(Collected data entries)
Background: an optimization exercise with open tools, aiming at small area and a short achievable clock period. Do not read the settings as production practice. At most, simulation tests tie the RTL to the original design; equivalence was not proved. The RTL of runs 6 and 7 was laid out without a check of its function. Power figures rest on the tool's default switching activity, not on a simulated workload.

$ cat constraint.sdc
create_clock -name core_clock -period 5.5 [get_ports {clk}]
set_input_delay 1.1000 -clock core_clock [delete_from_list [all_inputs] [get_ports {clk}]]
set_output_delay 1.1000 -clock core_clock [all_outputs]
set_load 0.01 [all_outputs]
$ cat design.v
package fpalu_pkg;
	typedef logic [5:0] exp_t;	 
	typedef logic [21:0] man_t;	 
	typedef logic [4:0] hexp_t;	 
	typedef logic [22:0] sum_t;
	typedef logic [4:0] shamt_t;
	typedef enum logic {
		OP_ADD = 1'b0,	 
		OP_MUL = 1'b1	 
	} fpalu_op_t;
	localparam int AL_EXP_BIAS = 31;	 
	localparam int ML_EXP_BIAS = 15;	 
	localparam int ML_MAN_BITS = 11;	 
	localparam int PP_BITS = 12;	 
endpackage
module exp_lt (
	input  logic [5:0] a,
	input  logic [5:0] b,
	output logic       lt	 
);
	logic [5:0] g, e;
	logic       lt1, lt0, eq1, eq0;
	always_comb begin
		g = ~a & b;	 
		e = ~(a ^ b);
		lt1 = g[5] | (e[5] & g[4]) | (e[5] & e[4] & g[3]);
		eq1 = e[5] & e[4] & e[3];
		lt0 = g[2] | (e[2] & g[1]) | (e[2] & e[1] & g[0]);
		lt = lt1 | (eq1 & lt0);
	end
endmodule
module operand_align (
	input  logic [21:0] man,
	input  logic [5:0]  d,
	output logic [21:0] sh
);
	always_comb begin
		sh = man;
		if (d[0]) sh = sh >> 1;
		if (d[1]) sh = sh >> 2;
		if (d[2]) sh = sh >> 4;
		if (d[3]) sh = sh >> 8;
		if (d[4]) sh = sh >> 16;
		if (d[5]) sh = '0;
	end
endmodule
module booth_enc (
	input  logic [10:0] y,
	output logic [5:0]  one,	 
	output logic [5:0]  two,	 
	output logic [5:0]  neg	 
);
	logic [12:0] yz;	 
	always_comb begin
		yz = {1'b0, y, 1'b0};
		for (int k = 0; k < 6; k++) begin
			logic [2:0] g;
			g = yz[2*k +: 3];
			one[k] = g[0] ^ g[1];
			two[k] = (g == 3'b011) || (g == 3'b100);
			neg[k] = g[2] & ~(g[1] & g[0]);	 
		end
	end
endmodule
module booth_mul (
	input  logic [10:0] m,	 
	input  logic [5:0]  one,
	input  logic [5:0]  two,
	input  logic [5:0]  neg,
	output logic [22:0] row_s,
	output logic [22:0] row_c
);
	logic [5:0][11:0] e;	 
	always_comb
		for (int k = 0; k < 6; k++)
			e[k] = (({12{one[k]}} & {1'b0, m}) | ({12{two[k]}} & {m, 1'b0})) ^ {12{neg[k]}};
	logic s1, c2, s3, c4, s5, c6, s7, c8, s9, c10, s11, c12, s13, c14, s15, c16, s17, c18, s19, c20, s21, c22, s23, c24, s25, c26, s27, c28, s29, c30, s31, c32, s33, c34, s35, c36, s37, c38, s39, c40, s41, c42, s43, c44, s45, c46, s47, c48, s49, c50, s51, c52, s53, c54, s55, c56, s57, c58, s59, c60, s61, c62, s63, c64, s65, c66, s67, c68, s69, c70, s71, c72, s73, c74, s75, c76, s77, c78, s79, c80, s81, c82, s83, c84, s85, c86, s87, c88, s89, c90, s91, c92, s93, c94, s95, c96, s97, c98, s99, c100, s101, c102, s103, c104, s105, c106, s107, c108, s109, c110, s111, c112;
	assign s1 = neg[3] ^ e[0][6];
	assign c2 = neg[3] & e[0][6];
	assign s3 = e[0][7] ^ e[1][5];
	assign c4 = e[0][7] & e[1][5];
	assign s5 = neg[4] ^ e[0][8] ^ e[1][6];
	assign c6 = (neg[4] & e[0][8]) | (neg[4] & e[1][6]) | (e[0][8] & e[1][6]);
	assign s7 = e[2][4] ^ e[3][2];
	assign c8 = e[2][4] & e[3][2];
	assign s9 = e[0][9] ^ e[1][7] ^ e[2][5];
	assign c10 = (e[0][9] & e[1][7]) | (e[0][9] & e[2][5]) | (e[1][7] & e[2][5]);
	assign s11 = e[3][3] ^ e[4][1];
	assign c12 = e[3][3] & e[4][1];
	assign s13 = e[0][10] ^ e[1][8] ^ e[2][6];
	assign c14 = (e[0][10] & e[1][8]) | (e[0][10] & e[2][6]) | (e[1][8] & e[2][6]);
	assign s15 = e[3][4] ^ e[4][2] ^ e[5][0];
	assign c16 = (e[3][4] & e[4][2]) | (e[3][4] & e[5][0]) | (e[4][2] & e[5][0]);
	assign s17 = e[0][11] ^ e[1][9] ^ e[2][7];
	assign c18 = (e[0][11] & e[1][9]) | (e[0][11] & e[2][7]) | (e[1][9] & e[2][7]);
	assign s19 = e[3][5] ^ e[4][3] ^ e[5][1];
	assign c20 = (e[3][5] & e[4][3]) | (e[3][5] & e[5][1]) | (e[4][3] & e[5][1]);
	assign s21 = neg[0] ^ e[1][10] ^ e[2][8];
	assign c22 = (neg[0] & e[1][10]) | (neg[0] & e[2][8]) | (e[1][10] & e[2][8]);
	assign s23 = e[3][6] ^ e[4][4] ^ e[5][2];
	assign c24 = (e[3][6] & e[4][4]) | (e[3][6] & e[5][2]) | (e[4][4] & e[5][2]);
	assign s25 = neg[0] ^ e[1][11] ^ e[2][9];
	assign c26 = (neg[0] & e[1][11]) | (neg[0] & e[2][9]) | (e[1][11] & e[2][9]);
	assign s27 = e[3][7] ^ e[4][5] ^ e[5][3];
	assign c28 = (e[3][7] & e[4][5]) | (e[3][7] & e[5][3]) | (e[4][5] & e[5][3]);
	assign s29 = ~neg[0] ^ ~neg[1] ^ e[2][10];
	assign c30 = (~neg[0] & ~neg[1]) | (~neg[0] & e[2][10]) | (~neg[1] & e[2][10]);
	assign s31 = e[3][8] ^ e[4][6] ^ e[5][4];
	assign c32 = (e[3][8] & e[4][6]) | (e[3][8] & e[5][4]) | (e[4][6] & e[5][4]);
	assign s33 = 1'b1 ^ e[2][11] ^ e[3][9];
	assign c34 = (1'b1 & e[2][11]) | (1'b1 & e[3][9]) | (e[2][11] & e[3][9]);
	assign s35 = e[4][7] ^ e[5][5];
	assign c36 = e[4][7] & e[5][5];
	assign s37 = ~neg[2] ^ e[3][10] ^ e[4][8];
	assign c38 = (~neg[2] & e[3][10]) | (~neg[2] & e[4][8]) | (e[3][10] & e[4][8]);
	assign s39 = 1'b1 ^ e[3][11];
	assign c40 = 1'b1 & e[3][11];
	assign s41 = neg[2] ^ e[0][4];
	assign c42 = neg[2] & e[0][4];
	assign s43 = e[0][5] ^ e[1][3];
	assign c44 = e[0][5] & e[1][3];
	assign s45 = e[1][4] ^ e[2][2] ^ e[3][0];
	assign c46 = (e[1][4] & e[2][2]) | (e[1][4] & e[3][0]) | (e[2][2] & e[3][0]);
	assign s47 = e[2][3] ^ e[3][1] ^ c2;
	assign c48 = (e[2][3] & e[3][1]) | (e[2][3] & c2) | (e[3][1] & c2);
	assign s49 = e[4][0] ^ c4 ^ s5;
	assign c50 = (e[4][0] & c4) | (e[4][0] & s5) | (c4 & s5);
	assign s51 = c6 ^ c8 ^ s9;
	assign c52 = (c6 & c8) | (c6 & s9) | (c8 & s9);
	assign s53 = c10 ^ c12 ^ s13;
	assign c54 = (c10 & c12) | (c10 & s13) | (c12 & s13);
	assign s55 = c14 ^ c16 ^ s17;
	assign c56 = (c14 & c16) | (c14 & s17) | (c16 & s17);
	assign s57 = c18 ^ c20 ^ s21;
	assign c58 = (c18 & c20) | (c18 & s21) | (c20 & s21);
	assign s59 = c22 ^ c24 ^ s25;
	assign c60 = (c22 & c24) | (c22 & s25) | (c24 & s25);
	assign s61 = c26 ^ c28 ^ s29;
	assign c62 = (c26 & c28) | (c26 & s29) | (c28 & s29);
	assign s63 = c30 ^ c32 ^ s33;
	assign c64 = (c30 & c32) | (c30 & s33) | (c32 & s33);
	assign s65 = e[5][6] ^ c34 ^ c36;
	assign c66 = (e[5][6] & c34) | (e[5][6] & c36) | (c34 & c36);
	assign s67 = e[4][9] ^ e[5][7] ^ c38;
	assign c68 = (e[4][9] & e[5][7]) | (e[4][9] & c38) | (e[5][7] & c38);
	assign s69 = ~neg[3] ^ e[4][10] ^ e[5][8];
	assign c70 = (~neg[3] & e[4][10]) | (~neg[3] & e[5][8]) | (e[4][10] & e[5][8]);
	assign s71 = 1'b1 ^ e[4][11];
	assign c72 = 1'b1 & e[4][11];
	assign s73 = neg[1] ^ e[0][2];
	assign c74 = neg[1] & e[0][2];
	assign s75 = e[0][3] ^ e[1][1];
	assign c76 = e[0][3] & e[1][1];
	assign s77 = e[1][2] ^ e[2][0] ^ s41;
	assign c78 = (e[1][2] & e[2][0]) | (e[1][2] & s41) | (e[2][0] & s41);
	assign s79 = e[2][1] ^ c42 ^ s43;
	assign c80 = (e[2][1] & c42) | (e[2][1] & s43) | (c42 & s43);
	assign s81 = c44 ^ s45 ^ s1;
	assign c82 = (c44 & s45) | (c44 & s1) | (s45 & s1);
	assign s83 = c46 ^ s3 ^ s47;
	assign c84 = (c46 & s3) | (c46 & s47) | (s3 & s47);
	assign s85 = s7 ^ c48 ^ s49;
	assign c86 = (s7 & c48) | (s7 & s49) | (c48 & s49);
	assign s87 = s11 ^ c50 ^ s51;
	assign c88 = (s11 & c50) | (s11 & s51) | (c50 & s51);
	assign s89 = s15 ^ c52 ^ s53;
	assign c90 = (s15 & c52) | (s15 & s53) | (c52 & s53);
	assign s91 = s19 ^ c54 ^ s55;
	assign c92 = (s19 & c54) | (s19 & s55) | (c54 & s55);
	assign s93 = s23 ^ c56 ^ s57;
	assign c94 = (s23 & c56) | (s23 & s57) | (c56 & s57);
	assign s95 = s27 ^ c58 ^ s59;
	assign c96 = (s27 & c58) | (s27 & s59) | (c58 & s59);
	assign s97 = s31 ^ c60 ^ s61;
	assign c98 = (s31 & c60) | (s31 & s61) | (c60 & s61);
	assign s99 = s35 ^ c62 ^ s63;
	assign c100 = (s35 & c62) | (s35 & s63) | (c62 & s63);
	assign s101 = s37 ^ c64 ^ s65;
	assign c102 = (s37 & c64) | (s37 & s65) | (c64 & s65);
	assign s103 = s39 ^ c66 ^ s67;
	assign c104 = (s39 & c66) | (s39 & s67) | (c66 & s67);
	assign s105 = s69 ^ c40 ^ c68;
	assign c106 = (s69 & c40) | (s69 & c68) | (c40 & c68);
	assign s107 = e[5][9] ^ c70 ^ s71;
	assign c108 = (e[5][9] & c70) | (e[5][9] & s71) | (c70 & s71);
	assign s109 = ~neg[4] ^ e[5][10] ^ c72;
	assign c110 = (~neg[4] & e[5][10]) | (~neg[4] & c72) | (e[5][10] & c72);
	assign s111 = 1'b1 ^ e[5][11];
	assign c112 = 1'b1 & e[5][11];
	assign row_s = {c112, c110, c108, c106, c104, c102, c100, c98, c96, c94, c92, c90, c88, c86, c84, c82, c80, c78, c76, c74, s73, e[0][1], neg[0]};
	assign row_c = {1'b1, s111, s109, s107, s105, s103, s101, s99, s97, s95, s93, s91, s89, s87, s85, s83, s81, s79, s77, s75, e[1][0], 1'b0, e[0][0]};
endmodule
module lzc23 (
	input  logic [22:0] w,
	output logic [4:0]  n
);
	always_comb begin
		n = 5'd23;
		for (int k = 0; k < 23; k++)
			if (w[k])
				n = 5'(22 - k);
	end
endmodule
module sum_normalize (
	input  logic [22:0] w,
	input  logic [4:0]  z,
	output logic [21:0] man
);
	logic [22:0] sh;
	always_comb begin
		sh = w;
		if (z[4]) sh = sh << 16;
		if (z[3]) sh = sh << 8;
		if (z[2]) sh = sh << 4;
		if (z[1]) sh = sh << 2;
		if (z[0]) sh = sh << 1;
		man = sh[22:1];
	end
endmodule
module fpalu_top (
	input  logic                 clk,
	input  logic                 rst,
	input  logic                 in_valid,
	input  fpalu_pkg::fpalu_op_t op,
	input  logic                 a_sgn,
	input  fpalu_pkg::exp_t      a_exp,
	input  fpalu_pkg::man_t      a_man,
	input  logic                 b_sgn,
	input  fpalu_pkg::exp_t      b_exp,
	input  fpalu_pkg::man_t      b_man,
	output logic                 out_valid,
	output logic                 y_sgn,
	output fpalu_pkg::exp_t      y_exp,
	output fpalu_pkg::man_t      y_man
);
	logic        a_lt_b, lt, mul;
	logic [5:0]  dab, dba;
	logic        nz_a, nz_b;
	logic [10:0] sb;
	logic [5:0]  one, two, neg;
	exp_lt u_lt (
		.a (a_exp),
		.b (b_exp),
		.lt(a_lt_b)
	);
	always_comb begin
		mul = (op == fpalu_pkg::OP_MUL);
		lt = a_lt_b & ~mul;
		dab = a_exp - b_exp;
		dba = b_exp - a_exp;
		nz_a = (a_exp[4:0] != '0);
		nz_b = (b_exp[4:0] != '0);
		sb = {nz_b, b_man[9:0]};
	end
	booth_enc u_enc (
		.y  (sb),
		.one(one),
		.two(two),
		.neg(neg)
	);
	logic        v1, mul1, sl1, sr1;
	logic [5:0]  el1, d1;
	logic [21:0] ml1, mr1;
	always_ff @(posedge clk) begin
		v1 <= in_valid & ~rst;
		mul1 <= mul;
		sl1 <= lt ? b_sgn : a_sgn;
		sr1 <= lt ? a_sgn : b_sgn;
		d1 <= a_lt_b ? dba : dab;
		el1 <= lt ? b_exp : a_exp;
		if (mul) begin
			ml1 <= {6'({1'b0, a_exp[4:0]} + {1'b0, b_exp[4:0]} + 6'd3), 4'b0, nz_b, nz_a, a_man[9:0]};
			mr1 <= {4'b0, neg, two, one};
		end else begin
			ml1 <= lt ? b_man : a_man;
			mr1 <= lt ? a_man : b_man;
		end
	end
	logic [21:0] rsh;
	logic        lz, sub;
	logic [22:0] prod_s, prod_c;
	logic        pz, nz_r;
	logic [5:0]  pexp;
	operand_align u_align (
		.man(mr1),
		.d  (d1),
		.sh (rsh)
	);
	booth_mul u_mul (
		.m    (ml1[10:0]),
		.one  (mr1[5:0]),
		.two  (mr1[11:6]),
		.neg  (mr1[17:12]),
		.row_s(prod_s),
		.row_c(prod_c)
	);
	always_comb begin
		lz = (ml1 == '0);	 
		sub = sl1 ^ sr1;
		nz_r = ml1[11];
		pz = (ml1[10:0] == '0) || (mr1[11:0] == '0);	 
		pexp = ml1[21:16] + (pz ? 6'd0 : 6'(!ml1[10]) + 6'(!nz_r));
	end
	logic        v2, sg2, byp2, ci2;
	logic [5:0]  e2;
	logic [22:0] x2, y2;
	always_ff @(posedge clk) begin
		v2 <= v1 & ~rst;
		if (mul1) begin
			x2 <= prod_s;
			y2 <= prod_c;
			ci2 <= 1'b0;
			e2 <= pexp;
			sg2 <= sub;
			byp2 <= 1'b0;
		end else begin
			x2 <= {1'b0, ml1 | (mr1 & {22{lz}})};
			y2 <= lz ? '0 : {1'b0, rsh};
			ci2 <= sub & ~lz;	 
			e2 <= lz ? el1 - d1 + 6'd1 : el1 + 6'd1;	 
			sg2 <= lz ? sr1 : sl1;
			byp2 <= lz;
		end
	end
	logic [23:0] sum;
	always_comb sum = {x2, ci2} + {y2 ^ {23{ci2}}, ci2};	 
	logic        v3, sg3, byp3;
	logic [5:0]  e3;
	logic [22:0] w3;
	always_ff @(posedge clk) begin
		v3 <= v2 & ~rst;
		w3 <= sum[23:1];
		e3 <= e2;
		sg3 <= sg2;
		byp3 <= byp2;
	end
	logic [4:0]  n, z;
	logic [21:0] nman;
	lzc23 u_lzc (
		.w(w3),
		.n(n)
	);
	always_comb z = byp3 ? 5'd1 : n;	 
	sum_normalize u_norm (
		.w  (w3),
		.z  (z),
		.man(nman)
	);
	always_ff @(posedge clk) begin
		out_valid <= v3 & ~rst;
		y_sgn <= sg3;
		y_exp <= e3 - 6'(z);
		y_man <= nman;
	end
endmodule
$ cat flow/run.sh
#!/bin/bash
# Standard layout, with the port buffers made from plain buffers instead of
# the delay cells buffer_ports picks by default.
set -euo pipefail
cd "$(dirname "$0")/.."
bash standard.sh synth > synth.log 2>&1
bash standard.sh "BUFFER_PORTS_ARGS=-buffer_cell sky130_fd_sc_hd__buf_1" finish > layout.log 2>&1
$ cat standard.sh
#!/bin/bash
# synth_recipe.tcl (not shown) runs the flow's synth.tcl, then flattens the netlist and writes it again
# the make line also repeats each setting of config.mk as NAME=value (left out here)
make -C /OpenROAD-flow-scripts/flow DESIGN_CONFIG=/design/flow/config.mk WORK_HOME=/design/flow/orfs CLKGATE_MAP_FILE= SYNTH_SCRIPT=/design/flow/synth_recipe.tcl "${@:-finish}"
$ cat config.mk
export PLATFORM = sky130hd
export DESIGN_NAME = fpalu_top
export DESIGN_NICKNAME = fpalu_top
export VERILOG_FILES = /design/flow/design.v
export SDC_FILE = /design/flow/constraint.sdc
export NUM_CORES = 4
export LEC_CHECK = 0
export CAP_MARGIN = 20
export CORE_MARGIN = 2
export CORE_UTILIZATION = 40
export PLACE_DENSITY = 0.65
export SETUP_SLACK_MARGIN = 2.7
export SLEW_MARGIN = 20
==> results of run 1 <==
per-layer routing:
| layer | wire length (um) | vias to the layer above |
|---|---|---|
| met3 | 1933 | 64 |
| met5 | 0 | - |
| li1 | - | 4994 |
| met4 | 922 | 0 |
| met1 | 14690 | 4951 |
| met2 | 15460 | 378 |
cells in the final DEF, fill, tap and decap left out, types with 5 or more instances in the layout:
cell type	instances
nand4_1	5
inv_1	71
mux2i_1	84
buf_1	83
a21oi_1	87
dfxtp_1	141
o22ai_1	13
a22o_1	17
a31oi_1	9
xnor2_1	94
nor2_1	64
ha_1	76
o21ai_0	95
nand3_1	17
dfxtp_2	8
a221o_1	6
o21bai_1	7
clkbuf_16	17
buf_4	33
nand2_1	121
nor4_1	9
xor2_1	44
o211ai_1	8
nor3_1	14
mux2_2	17
mux4_2	11
a21o_1	15
a211oi_1	12
nand2b_1	5
a22oi_1	60
fa_1	46
dfxtp_4	29
o21a_1	7
and2_1	5
nor2b_1	17
registers in the layout (all words and copies together), names as in the netlist, 6 cells and up:
signal / flops
e2: 6
y_man: 22
y2: 23
e3: 6
x2: 23
d1: 6
y_exp: 6
ml1: 22
el1: 6
mr1: 22
w3: 23
cell type report:
type                            instances  area (um2)
Clock buffer                           19       442.9
Clock inverter                         13       148.9
Fill cell                            2959       16340
Inverter                               80       321.6
Multi-Input combinational cell       1039        8347
Sequential cell                       178        3682
Tap cell                              396       495.5
Timing Repair Buffer                  130       724.4
Timing Repair inverter                  1       5.005
path summary, 6_finish.rpt:
| kind | from | end | slack [ps] | depth (start not counted) |
|---|---|---|---|---|
| worst max-delay path | mr1[7] | y2[8] | 2750 | 7 |
| worst min-delay path | sg3 | y_sgn | 330 | 0 |
| worst max register to register | mr1[7] | y2[8] | 2750 | 7 |
| worst min register to register | sg3 | y_sgn | 330 | 0 |
worst max-delay path, cell delays in order, from the launching register on:
cell     delay (ps)
dfxtp_4         410
buf_12          150
a22oi_1         190
xnor2_1         170
fa_1            470
fa_1            530
fa_1            450
a22o_1          250
metrics by stage:
stage	cell area (um2)	hold WS [ps]	worst slack, ps	total power, mW	util
global placement	13000	313.8	1784	6.041	0.4261
CTS	13870	330.2	2693	7.395	0.4546
global route	14170	337.6	2663	8.031	0.4644
finish	14170	327.8	2752	7.469	0.4644
floorplan	12470	309.6	2487	5.002	-
detailed placement	13000	314.7	1721	6.097	0.4261
cells by family (layout without fill, tap and decap cells):
logic type | Yosys count | in the layout
AOI/OAI and AO/OA | 373 | 373
and+or+nand+nor | 284 | 284
DFF | 178 | 178
buffers and inverters | 167 | 243
xor gates and xnor gates | 138 | 138
adders and majority gates | 128 | 128
muxes | 116 | 116
timing repair:
| action | in CTS | in global routing |
|---|---|---|
| resized for setup | 88 | 42 |
| hold endpoints to repair | 0 | 0 |
| gates cloned | 1 | 0 |
| buffers inserted | 8 | 21 |
| pin swaps | 6 | 9 |
| endpoints found under the setup margin | 105 | 51 |
power by group:
part | switching [mW] | internal, mW
clock network | 0.535 | 0.689
registers | 0.444 | 1.74
logic | 2.20 | 1.86
==> reports/metrics.yaml, run 1 <==
status: "no timing/DRC/antenna violations"
root_buffer: "clkbuf_16"
use_met2: 0.3231
clock_latency_ps: 430
maxSlewHeadroom: 0.3701
grt_util_all_layers: 0.2001
clock_skew_ps: 13.43
initial_core_util: 0.4059
synth_nets: 1574
fin_crit_sh: 0.4996
synthFlopType: "dfxtp_1"
synth_mux_area_frac: 0.1069
num_io_pins: 92
syn_inst: 1384
grt_pass1_vias: 9964
synth_top_family_by_area: "compound AO/OA/AOI/OAI gates"
synthAdderAreaFrac: 0.1584
cts_tree: "done"
timing.fmax_mhz: 364.0
synth_seq_area_share: 0.2878
grt_pass1_wl_um: 53040
synth_edf_count: 0
post_drt_wl_per_cell_um: 17.79
syn_area_um2: 12380
synth_xor_area_frac: 0.09761
ys_ff_latch: 178
synth-compound-area-share: 0.1931
synth_top_cell_area_share: 0.2878
first_pass_iters: 5
grt_max_degree: 66
critPathMaxFanout: 11
setup_total_negative_slack_ps: 0
syn2layout_area_growth_pct: 14.41
htreeDepth: 4
core_area_um2: 30510
drv_slew: 0
final_hold_viol_count: 0
clockBufferDepth: 2
antenna_left: 0
antenna_cells: 0
antenna_found_initial: 0
max_cap_viol_count: 0
avgSynthCellArea_um2: 8.947
ctsHoldBuffers: 0
drive_above_1_share: 0.1322
synthArstFlopShare: 0
dp_cells: 1794
leakage_nw: 5.976
yosysTopAreaCell: "dfxtp_1"
synth-simple-area-share: 0.1038
vias: 10390
max_slew.worst_pin.slew_ps: 937.1
drt_iter0_markers: 927
layout.nets: 1637
setup_viol: 0
ys_types: 67
routed_wirelength_um: 33010
min-delay-path-class: "reg -> reg"
fin_cells: 1856
die_area_um2: 32380
cts_buffers: 17
power_density_nw_per_um2: 527.2
std_cell_rows: 64
rsz0062_at_grt: "yes"
viasPerCell: 5.596
crit_type: "reg -> reg"
layout_min_cycle_time_ps: 2748
hpwl_um: 24060
yosysWarnings: 7
peakVddDrop_v: 0.0002716
cts.clk_slew.worst_paths_ps: 70
grt_util_met3: 0.02998
grt_use_met1: 0.2711
cts_sinks: 178
io_buffer_count: 91
place.gp.congestion: 0.9771
drc: 0
fp.dieW_um: 180.0
busiest_layer: "met2"
die_h_um: 180.0
critPathRequiredTime_ps: 5820
cp.arrival_ps: 3060
synth_common_cells: "dfxtp_1, nand2_1, o21ai_0"
ys_top_cells_by_area: "dfxtp_1, ha_1, fa_1, mux2i_1, xnor2_1"
synth_most_common_cell: "dfxtp_1"
grt-ovfl-total: 0
endpoint_kind: "flip-flop"
start_kind: "flip-flop"
==> run 2: changes to the inputs <==
--- a/config.mk
+++ b/config.mk
@@ -5,9 +5,10 @@
 export SDC_FILE = /design/flow/constraint.sdc
 export NUM_CORES = 4
 export LEC_CHECK = 0
+export ABC_AREA = 1
 export CAP_MARGIN = 20
 export CORE_MARGIN = 2
 export CORE_UTILIZATION = 40
-export PLACE_DENSITY = 0.65
+export PLACE_DENSITY = 0.7
 export SETUP_SLACK_MARGIN = 2.7
 export SLEW_MARGIN = 20
==> run 2 against run 1 <==
Net effect: sequential power fell by 7%; synthesized cell count rose by 16%; register-to-register slack got worse by 260 ps; global-route usage rose by 2.5 points; sequential share of layout area fell by 1.1 points; critical path type unchanged; critical endpoint is now x2[16].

# Task objective
How many of the lines above include the word "metrics"? Respond with the number alone.

# Response below
2